→ **Assignment**
For this listing, the lines between the one holding "File: src/logic/spel_pkg.sv" and the one holding "localparam int SPEL_CTRL_AMP_LSB = 6;", inclusive, must be set down exactly.

→ **Supplied data**
--------
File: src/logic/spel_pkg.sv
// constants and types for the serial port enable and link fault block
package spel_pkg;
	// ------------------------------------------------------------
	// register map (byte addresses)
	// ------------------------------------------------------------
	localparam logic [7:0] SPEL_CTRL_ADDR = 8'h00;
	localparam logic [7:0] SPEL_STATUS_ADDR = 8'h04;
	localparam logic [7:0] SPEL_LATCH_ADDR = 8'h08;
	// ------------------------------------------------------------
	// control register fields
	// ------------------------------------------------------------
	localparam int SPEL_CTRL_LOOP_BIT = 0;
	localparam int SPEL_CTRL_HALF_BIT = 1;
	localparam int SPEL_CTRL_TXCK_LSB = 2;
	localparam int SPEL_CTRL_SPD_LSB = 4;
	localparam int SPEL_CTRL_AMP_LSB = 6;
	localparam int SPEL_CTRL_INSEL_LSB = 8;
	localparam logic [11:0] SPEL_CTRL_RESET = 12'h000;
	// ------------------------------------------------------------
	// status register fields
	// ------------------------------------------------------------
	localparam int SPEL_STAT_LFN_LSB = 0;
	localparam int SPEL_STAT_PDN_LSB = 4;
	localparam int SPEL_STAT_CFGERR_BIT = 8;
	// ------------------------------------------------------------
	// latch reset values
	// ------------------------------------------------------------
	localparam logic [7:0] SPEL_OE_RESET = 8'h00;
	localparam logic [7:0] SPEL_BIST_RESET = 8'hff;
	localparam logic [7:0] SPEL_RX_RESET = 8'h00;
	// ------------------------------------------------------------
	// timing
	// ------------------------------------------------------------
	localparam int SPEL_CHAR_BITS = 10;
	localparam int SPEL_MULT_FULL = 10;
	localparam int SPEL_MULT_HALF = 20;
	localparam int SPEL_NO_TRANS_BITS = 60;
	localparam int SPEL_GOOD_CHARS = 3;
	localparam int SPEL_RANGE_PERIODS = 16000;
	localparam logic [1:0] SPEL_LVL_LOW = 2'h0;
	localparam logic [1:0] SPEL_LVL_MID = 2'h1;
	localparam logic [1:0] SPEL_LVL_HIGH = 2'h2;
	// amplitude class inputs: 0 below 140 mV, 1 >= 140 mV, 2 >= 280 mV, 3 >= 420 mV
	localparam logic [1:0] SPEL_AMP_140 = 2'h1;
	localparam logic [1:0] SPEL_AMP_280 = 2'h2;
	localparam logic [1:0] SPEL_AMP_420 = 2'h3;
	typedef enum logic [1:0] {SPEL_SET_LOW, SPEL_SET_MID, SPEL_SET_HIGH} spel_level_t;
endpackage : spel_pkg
--------
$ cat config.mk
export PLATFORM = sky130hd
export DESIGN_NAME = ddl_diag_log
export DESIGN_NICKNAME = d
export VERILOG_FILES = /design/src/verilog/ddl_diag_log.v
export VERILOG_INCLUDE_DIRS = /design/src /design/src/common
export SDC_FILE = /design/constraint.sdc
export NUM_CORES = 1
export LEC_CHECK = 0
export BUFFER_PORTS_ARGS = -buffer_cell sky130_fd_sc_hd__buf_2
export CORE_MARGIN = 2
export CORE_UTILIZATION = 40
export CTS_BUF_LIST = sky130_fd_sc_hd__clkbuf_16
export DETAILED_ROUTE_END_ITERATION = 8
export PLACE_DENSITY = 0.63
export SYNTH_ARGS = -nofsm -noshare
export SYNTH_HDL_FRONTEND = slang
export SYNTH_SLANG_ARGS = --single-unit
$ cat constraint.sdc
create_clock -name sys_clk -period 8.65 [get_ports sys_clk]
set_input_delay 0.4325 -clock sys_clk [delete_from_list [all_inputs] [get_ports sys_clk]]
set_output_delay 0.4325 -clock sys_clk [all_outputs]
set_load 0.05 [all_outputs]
--------
→ **Your solution**
File: src/logic/spel_pkg.sv
// constants and types for the serial port enable and link fault block
package spel_pkg;
	// ------------------------------------------------------------
	// register map (byte addresses)
	// ------------------------------------------------------------
	localparam logic [7:0] SPEL_CTRL_ADDR = 8'h00;
	localparam logic [7:0] SPEL_STATUS_ADDR = 8'h04;
	localparam logic [7:0] SPEL_LATCH_ADDR = 8'h08;
	// ------------------------------------------------------------
	// control register fields
	// ------------------------------------------------------------
	localparam int SPEL_CTRL_LOOP_BIT = 0;
	localparam int SPEL_CTRL_HALF_BIT = 1;
	localparam int SPEL_CTRL_TXCK_LSB = 2;
	localparam int SPEL_CTRL_SPD_LSB = 4;
	localparam int SPEL_CTRL_AMP_LSB = 6;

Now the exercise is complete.